━━ The input ━━

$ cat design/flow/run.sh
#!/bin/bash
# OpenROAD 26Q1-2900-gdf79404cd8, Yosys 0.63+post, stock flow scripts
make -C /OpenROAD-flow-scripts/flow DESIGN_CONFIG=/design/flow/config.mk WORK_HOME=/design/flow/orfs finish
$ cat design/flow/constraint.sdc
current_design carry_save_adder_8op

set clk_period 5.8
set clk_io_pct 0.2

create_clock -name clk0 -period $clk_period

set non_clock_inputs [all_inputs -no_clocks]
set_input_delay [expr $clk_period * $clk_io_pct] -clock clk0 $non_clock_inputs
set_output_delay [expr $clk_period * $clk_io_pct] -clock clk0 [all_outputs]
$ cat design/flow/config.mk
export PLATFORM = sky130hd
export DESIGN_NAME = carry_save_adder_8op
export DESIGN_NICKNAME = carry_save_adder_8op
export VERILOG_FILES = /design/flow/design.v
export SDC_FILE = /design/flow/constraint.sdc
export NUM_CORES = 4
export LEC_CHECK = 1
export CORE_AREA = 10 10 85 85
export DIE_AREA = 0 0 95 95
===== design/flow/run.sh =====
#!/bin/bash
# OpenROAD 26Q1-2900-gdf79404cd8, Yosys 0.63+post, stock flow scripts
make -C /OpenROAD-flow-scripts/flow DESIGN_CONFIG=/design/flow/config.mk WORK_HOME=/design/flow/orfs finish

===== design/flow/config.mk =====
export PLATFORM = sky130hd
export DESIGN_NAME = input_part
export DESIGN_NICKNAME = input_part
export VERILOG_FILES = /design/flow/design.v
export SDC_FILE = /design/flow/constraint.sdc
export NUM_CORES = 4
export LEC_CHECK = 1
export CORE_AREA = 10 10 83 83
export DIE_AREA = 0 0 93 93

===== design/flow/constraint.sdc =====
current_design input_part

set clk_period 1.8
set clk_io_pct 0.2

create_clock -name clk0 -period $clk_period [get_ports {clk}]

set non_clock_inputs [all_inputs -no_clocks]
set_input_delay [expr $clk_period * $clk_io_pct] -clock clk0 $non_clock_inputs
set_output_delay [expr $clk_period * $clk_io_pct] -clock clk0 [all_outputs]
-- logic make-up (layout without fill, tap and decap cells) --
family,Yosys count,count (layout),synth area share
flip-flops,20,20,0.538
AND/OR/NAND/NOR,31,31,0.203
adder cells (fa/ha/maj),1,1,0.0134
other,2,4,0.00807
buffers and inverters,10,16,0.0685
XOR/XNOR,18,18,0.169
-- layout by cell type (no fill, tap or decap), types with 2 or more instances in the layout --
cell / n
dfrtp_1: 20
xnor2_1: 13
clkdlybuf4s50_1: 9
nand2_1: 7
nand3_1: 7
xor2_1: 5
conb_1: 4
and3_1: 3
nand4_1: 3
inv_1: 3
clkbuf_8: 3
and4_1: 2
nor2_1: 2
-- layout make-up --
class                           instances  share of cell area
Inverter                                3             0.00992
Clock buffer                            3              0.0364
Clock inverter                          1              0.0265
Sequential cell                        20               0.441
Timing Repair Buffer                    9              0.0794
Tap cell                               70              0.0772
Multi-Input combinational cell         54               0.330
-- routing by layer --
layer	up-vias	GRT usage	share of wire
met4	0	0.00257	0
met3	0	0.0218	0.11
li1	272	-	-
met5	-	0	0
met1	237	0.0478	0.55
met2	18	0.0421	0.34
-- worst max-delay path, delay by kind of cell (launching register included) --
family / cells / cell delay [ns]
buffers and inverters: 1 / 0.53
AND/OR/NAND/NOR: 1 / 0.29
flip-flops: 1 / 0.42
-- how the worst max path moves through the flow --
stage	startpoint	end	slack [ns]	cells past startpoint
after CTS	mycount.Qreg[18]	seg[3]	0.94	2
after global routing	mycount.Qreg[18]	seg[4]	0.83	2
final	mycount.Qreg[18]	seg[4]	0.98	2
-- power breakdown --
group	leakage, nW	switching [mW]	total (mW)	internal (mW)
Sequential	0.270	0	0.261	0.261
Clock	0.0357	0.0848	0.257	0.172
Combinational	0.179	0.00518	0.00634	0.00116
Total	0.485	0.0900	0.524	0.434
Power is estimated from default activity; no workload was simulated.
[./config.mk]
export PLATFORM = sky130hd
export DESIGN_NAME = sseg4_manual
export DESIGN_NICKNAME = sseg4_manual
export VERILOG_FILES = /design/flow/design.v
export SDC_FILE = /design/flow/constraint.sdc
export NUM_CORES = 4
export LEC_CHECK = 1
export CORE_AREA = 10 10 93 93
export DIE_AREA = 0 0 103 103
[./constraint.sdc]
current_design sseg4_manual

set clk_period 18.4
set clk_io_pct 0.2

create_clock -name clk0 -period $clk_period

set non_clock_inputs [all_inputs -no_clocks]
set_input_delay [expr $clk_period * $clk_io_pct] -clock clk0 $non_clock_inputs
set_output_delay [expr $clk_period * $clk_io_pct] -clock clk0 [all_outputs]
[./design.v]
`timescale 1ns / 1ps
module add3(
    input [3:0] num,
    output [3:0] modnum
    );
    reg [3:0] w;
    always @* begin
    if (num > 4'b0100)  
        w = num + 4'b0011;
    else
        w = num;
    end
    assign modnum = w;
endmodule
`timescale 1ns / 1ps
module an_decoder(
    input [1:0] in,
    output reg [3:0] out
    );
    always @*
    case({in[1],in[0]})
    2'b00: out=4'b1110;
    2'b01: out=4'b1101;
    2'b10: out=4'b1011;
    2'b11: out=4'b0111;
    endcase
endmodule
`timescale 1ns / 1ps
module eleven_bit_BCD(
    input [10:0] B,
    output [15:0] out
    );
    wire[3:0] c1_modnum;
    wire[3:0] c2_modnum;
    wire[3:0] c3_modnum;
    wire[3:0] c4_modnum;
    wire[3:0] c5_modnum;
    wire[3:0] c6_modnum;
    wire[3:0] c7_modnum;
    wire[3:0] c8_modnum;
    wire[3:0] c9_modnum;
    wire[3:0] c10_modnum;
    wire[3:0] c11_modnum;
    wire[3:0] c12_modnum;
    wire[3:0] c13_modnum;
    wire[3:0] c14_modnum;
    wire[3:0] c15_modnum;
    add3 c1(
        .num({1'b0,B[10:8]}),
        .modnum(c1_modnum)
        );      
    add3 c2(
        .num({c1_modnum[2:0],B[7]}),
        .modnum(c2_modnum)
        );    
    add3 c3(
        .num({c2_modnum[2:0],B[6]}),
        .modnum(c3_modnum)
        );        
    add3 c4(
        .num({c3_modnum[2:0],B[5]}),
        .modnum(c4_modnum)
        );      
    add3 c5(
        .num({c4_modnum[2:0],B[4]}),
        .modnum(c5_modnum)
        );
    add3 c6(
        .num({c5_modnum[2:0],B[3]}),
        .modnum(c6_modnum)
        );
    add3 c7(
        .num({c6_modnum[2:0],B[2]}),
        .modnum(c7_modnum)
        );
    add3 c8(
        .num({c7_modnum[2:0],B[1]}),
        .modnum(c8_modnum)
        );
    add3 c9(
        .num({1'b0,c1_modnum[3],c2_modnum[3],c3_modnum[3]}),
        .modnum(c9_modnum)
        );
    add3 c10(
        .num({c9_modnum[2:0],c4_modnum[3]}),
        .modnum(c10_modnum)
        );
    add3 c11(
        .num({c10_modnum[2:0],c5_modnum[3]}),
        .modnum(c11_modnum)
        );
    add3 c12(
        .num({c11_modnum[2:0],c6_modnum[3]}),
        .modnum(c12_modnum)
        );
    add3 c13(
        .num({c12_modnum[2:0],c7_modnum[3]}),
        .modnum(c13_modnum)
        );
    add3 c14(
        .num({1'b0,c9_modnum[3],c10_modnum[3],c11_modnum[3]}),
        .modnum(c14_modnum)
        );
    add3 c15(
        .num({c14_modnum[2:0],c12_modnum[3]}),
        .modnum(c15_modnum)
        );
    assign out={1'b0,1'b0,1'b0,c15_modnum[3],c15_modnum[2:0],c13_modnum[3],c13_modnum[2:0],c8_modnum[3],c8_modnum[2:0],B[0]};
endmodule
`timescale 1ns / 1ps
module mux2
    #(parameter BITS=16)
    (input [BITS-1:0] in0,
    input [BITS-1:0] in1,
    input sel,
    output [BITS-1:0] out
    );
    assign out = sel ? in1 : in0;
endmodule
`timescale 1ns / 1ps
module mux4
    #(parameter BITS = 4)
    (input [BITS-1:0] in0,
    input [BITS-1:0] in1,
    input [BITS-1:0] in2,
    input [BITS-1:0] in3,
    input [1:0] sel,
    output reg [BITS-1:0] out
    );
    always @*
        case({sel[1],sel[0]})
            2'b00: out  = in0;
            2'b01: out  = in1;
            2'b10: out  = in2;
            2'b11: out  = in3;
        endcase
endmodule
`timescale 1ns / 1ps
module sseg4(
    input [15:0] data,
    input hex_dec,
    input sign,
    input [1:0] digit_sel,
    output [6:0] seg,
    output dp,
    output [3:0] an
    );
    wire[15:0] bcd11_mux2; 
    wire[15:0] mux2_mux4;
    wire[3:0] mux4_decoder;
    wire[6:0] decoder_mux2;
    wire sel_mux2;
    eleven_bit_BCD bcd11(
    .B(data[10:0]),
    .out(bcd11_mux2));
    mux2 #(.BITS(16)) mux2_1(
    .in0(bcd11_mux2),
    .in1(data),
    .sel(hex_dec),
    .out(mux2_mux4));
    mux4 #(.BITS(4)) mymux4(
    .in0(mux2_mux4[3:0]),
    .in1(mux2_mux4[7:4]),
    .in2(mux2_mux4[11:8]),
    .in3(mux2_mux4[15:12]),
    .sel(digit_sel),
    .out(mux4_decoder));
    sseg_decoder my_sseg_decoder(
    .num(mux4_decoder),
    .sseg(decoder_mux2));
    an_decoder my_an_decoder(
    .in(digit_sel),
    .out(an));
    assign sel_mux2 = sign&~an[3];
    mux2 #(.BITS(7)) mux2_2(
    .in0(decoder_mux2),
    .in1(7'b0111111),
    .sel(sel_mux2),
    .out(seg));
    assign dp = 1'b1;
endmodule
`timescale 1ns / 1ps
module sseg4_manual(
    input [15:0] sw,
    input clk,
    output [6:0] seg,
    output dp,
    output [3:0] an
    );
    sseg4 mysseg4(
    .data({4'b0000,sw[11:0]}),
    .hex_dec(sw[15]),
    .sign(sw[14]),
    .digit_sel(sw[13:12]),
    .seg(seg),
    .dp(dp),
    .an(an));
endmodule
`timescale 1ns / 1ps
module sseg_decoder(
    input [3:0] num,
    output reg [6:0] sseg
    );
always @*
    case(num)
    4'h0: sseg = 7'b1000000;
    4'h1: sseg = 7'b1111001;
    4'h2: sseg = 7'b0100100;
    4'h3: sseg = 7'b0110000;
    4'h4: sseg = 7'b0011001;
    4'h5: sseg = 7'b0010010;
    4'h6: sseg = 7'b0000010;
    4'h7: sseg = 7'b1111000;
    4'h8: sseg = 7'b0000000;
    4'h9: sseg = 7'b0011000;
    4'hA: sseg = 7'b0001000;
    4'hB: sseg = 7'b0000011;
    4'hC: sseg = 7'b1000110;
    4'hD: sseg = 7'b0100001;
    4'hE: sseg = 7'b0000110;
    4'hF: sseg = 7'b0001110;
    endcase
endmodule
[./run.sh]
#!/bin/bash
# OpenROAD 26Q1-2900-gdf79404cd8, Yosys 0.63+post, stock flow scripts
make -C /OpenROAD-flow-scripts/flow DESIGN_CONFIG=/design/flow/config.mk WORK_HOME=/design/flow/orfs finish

━━━

▶ **Your assignment**:
Filter the listing by the string "instances"; copy each matching line.

▶ **Response box**:
-- layout by cell type (no fill, tap or decap), types with 2 or more instances in the layout --
class                           instances  share of cell area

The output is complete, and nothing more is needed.